### Work item
Report how many lines below include the string "placement". Please keep the reply to that number.

### The input
+ + + +

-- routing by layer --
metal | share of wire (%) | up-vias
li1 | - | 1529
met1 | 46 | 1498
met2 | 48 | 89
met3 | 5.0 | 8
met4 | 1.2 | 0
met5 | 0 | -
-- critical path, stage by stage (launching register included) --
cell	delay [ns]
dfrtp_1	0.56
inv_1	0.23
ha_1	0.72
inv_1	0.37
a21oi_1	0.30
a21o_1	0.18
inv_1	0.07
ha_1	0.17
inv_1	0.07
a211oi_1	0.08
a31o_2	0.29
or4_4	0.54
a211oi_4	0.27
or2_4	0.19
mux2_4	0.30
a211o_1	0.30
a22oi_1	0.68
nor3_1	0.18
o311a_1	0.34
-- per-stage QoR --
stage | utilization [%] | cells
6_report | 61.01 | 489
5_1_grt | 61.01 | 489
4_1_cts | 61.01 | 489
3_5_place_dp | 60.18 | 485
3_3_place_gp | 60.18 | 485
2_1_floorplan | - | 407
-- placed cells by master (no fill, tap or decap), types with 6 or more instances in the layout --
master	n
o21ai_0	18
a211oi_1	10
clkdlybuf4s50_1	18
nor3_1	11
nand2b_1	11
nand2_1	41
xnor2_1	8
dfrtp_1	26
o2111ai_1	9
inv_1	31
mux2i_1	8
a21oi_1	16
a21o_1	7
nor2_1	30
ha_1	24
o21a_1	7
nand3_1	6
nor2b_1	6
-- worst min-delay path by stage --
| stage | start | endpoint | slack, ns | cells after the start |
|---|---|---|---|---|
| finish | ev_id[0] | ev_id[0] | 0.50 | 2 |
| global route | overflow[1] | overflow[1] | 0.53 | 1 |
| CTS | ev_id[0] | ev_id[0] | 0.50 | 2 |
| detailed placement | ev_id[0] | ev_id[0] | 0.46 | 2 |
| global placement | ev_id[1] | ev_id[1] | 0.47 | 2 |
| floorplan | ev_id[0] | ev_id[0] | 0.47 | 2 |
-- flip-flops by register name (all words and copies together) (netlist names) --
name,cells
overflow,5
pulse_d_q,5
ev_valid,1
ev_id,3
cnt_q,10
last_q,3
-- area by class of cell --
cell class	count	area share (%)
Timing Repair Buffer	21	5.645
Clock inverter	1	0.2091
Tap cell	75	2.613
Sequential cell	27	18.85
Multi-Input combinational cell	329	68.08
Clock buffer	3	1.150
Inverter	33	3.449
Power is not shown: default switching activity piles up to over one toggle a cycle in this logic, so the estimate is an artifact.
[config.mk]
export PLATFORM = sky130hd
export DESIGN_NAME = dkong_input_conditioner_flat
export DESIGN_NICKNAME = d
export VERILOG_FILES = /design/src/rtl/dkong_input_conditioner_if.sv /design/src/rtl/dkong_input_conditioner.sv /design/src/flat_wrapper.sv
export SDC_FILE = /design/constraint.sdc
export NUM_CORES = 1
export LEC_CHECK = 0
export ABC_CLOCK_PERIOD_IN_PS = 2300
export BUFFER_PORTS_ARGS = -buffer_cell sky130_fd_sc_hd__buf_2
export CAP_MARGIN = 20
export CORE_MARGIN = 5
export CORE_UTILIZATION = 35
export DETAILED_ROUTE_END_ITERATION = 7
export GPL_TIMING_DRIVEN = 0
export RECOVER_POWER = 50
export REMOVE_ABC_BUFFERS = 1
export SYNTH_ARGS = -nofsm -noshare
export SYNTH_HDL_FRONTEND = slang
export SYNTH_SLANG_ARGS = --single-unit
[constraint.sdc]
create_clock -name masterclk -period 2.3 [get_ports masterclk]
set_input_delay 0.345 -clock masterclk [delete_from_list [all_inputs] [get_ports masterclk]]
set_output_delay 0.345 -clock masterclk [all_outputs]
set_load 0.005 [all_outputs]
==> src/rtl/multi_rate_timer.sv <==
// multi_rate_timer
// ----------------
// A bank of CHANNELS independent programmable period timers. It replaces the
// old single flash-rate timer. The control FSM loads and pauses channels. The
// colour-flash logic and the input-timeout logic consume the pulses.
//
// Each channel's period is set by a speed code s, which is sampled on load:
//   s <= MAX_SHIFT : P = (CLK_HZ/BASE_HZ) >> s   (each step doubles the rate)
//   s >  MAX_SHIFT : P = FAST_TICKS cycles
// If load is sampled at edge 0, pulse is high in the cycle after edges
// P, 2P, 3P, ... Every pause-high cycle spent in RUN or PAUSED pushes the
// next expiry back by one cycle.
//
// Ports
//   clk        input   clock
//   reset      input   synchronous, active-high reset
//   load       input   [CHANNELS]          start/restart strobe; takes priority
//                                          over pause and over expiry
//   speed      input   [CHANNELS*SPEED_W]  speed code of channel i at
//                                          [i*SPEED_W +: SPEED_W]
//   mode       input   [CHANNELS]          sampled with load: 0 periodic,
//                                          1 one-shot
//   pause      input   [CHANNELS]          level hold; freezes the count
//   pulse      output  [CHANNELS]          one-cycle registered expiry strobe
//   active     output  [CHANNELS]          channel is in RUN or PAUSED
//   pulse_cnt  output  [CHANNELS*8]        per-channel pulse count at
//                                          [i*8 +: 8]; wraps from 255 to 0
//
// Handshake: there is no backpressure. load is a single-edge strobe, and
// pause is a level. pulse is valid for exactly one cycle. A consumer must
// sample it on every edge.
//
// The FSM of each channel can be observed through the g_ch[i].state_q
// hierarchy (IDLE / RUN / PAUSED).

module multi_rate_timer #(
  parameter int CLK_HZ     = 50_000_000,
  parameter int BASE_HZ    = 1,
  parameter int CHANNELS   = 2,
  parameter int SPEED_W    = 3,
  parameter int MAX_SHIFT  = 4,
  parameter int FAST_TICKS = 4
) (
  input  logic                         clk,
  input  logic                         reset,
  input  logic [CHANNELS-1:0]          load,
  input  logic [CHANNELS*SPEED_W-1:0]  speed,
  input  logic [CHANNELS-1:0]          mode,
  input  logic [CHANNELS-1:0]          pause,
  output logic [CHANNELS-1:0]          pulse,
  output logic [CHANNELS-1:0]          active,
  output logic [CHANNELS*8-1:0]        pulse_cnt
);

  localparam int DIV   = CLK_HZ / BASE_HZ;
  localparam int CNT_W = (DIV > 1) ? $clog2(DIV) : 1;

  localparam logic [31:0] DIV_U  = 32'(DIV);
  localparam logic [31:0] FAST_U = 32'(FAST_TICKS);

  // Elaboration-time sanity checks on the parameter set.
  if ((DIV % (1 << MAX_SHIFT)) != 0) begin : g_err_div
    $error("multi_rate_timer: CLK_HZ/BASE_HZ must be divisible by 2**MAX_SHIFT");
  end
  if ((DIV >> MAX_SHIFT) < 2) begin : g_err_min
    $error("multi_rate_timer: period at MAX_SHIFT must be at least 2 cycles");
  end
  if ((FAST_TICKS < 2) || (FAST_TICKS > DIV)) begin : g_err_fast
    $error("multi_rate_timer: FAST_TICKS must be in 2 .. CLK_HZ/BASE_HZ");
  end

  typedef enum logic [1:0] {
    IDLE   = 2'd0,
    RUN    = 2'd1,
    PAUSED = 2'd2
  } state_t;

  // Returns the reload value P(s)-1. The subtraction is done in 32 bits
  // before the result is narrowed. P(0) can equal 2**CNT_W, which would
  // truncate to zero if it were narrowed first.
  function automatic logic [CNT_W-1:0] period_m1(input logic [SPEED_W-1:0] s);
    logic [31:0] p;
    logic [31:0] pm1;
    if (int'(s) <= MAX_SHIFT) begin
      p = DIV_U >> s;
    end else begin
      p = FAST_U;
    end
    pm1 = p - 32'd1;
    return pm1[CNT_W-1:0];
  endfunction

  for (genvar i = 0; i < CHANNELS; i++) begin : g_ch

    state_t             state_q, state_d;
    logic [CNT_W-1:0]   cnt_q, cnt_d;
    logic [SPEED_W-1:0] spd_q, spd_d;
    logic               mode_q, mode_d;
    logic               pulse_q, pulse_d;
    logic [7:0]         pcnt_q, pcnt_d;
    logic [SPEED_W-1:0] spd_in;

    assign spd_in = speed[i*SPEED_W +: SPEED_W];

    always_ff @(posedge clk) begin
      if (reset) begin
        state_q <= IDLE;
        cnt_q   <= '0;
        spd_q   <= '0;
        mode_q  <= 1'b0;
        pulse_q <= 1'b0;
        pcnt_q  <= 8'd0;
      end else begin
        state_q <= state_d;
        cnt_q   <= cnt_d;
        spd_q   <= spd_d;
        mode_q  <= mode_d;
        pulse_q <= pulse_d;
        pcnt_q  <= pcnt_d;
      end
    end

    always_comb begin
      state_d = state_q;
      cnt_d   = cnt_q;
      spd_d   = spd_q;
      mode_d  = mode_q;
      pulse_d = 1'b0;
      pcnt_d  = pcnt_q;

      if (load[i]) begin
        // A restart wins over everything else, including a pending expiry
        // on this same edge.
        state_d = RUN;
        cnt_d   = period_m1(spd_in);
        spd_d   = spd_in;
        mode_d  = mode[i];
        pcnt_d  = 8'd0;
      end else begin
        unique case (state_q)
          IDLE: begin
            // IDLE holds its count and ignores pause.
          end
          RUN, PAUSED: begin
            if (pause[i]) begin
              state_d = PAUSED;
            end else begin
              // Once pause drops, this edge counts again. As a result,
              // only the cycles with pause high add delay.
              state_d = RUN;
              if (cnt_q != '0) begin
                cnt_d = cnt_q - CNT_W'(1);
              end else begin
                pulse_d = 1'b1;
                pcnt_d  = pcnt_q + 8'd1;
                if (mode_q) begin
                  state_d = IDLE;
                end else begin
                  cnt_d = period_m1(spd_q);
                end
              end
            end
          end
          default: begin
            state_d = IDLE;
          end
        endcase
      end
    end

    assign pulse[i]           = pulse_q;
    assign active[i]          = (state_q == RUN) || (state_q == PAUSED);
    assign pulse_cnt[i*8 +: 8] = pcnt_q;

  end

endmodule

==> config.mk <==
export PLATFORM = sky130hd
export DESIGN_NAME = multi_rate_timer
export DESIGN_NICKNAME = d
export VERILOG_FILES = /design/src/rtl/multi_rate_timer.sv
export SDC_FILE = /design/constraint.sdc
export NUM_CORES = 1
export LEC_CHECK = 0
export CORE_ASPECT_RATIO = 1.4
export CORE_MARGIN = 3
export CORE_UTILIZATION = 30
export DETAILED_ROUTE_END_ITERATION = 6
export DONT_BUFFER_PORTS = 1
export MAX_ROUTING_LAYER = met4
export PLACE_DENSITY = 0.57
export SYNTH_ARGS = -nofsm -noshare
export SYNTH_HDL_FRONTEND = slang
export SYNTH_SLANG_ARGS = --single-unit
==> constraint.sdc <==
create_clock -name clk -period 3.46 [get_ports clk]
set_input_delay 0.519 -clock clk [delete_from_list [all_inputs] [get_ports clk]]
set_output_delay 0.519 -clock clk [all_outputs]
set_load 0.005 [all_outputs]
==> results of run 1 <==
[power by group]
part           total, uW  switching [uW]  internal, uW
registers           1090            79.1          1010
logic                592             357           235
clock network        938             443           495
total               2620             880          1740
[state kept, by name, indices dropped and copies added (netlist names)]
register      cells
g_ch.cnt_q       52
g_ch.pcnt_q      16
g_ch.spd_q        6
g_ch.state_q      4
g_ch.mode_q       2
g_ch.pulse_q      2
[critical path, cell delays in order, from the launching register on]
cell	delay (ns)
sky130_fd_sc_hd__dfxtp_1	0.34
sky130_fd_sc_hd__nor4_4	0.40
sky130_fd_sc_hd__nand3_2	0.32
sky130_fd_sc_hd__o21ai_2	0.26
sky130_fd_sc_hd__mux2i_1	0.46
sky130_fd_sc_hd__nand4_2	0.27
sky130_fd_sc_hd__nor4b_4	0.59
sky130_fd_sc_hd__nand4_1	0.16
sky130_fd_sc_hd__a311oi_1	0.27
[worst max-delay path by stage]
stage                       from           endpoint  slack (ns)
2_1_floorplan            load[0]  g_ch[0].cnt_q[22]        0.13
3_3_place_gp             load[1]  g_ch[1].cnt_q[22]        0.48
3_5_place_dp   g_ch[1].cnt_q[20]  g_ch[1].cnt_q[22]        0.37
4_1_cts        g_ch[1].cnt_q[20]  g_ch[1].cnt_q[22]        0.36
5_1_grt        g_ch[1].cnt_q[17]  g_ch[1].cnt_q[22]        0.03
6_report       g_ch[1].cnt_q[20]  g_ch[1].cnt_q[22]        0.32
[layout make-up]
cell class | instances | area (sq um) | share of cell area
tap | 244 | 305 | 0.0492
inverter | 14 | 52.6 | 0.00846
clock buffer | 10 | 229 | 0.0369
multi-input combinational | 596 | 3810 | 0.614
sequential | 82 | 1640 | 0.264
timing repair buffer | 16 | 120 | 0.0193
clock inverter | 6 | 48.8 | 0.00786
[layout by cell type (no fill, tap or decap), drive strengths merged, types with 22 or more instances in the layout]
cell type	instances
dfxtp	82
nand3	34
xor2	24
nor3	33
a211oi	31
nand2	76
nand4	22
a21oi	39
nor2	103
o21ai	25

+ + + +

### Exercise answer
2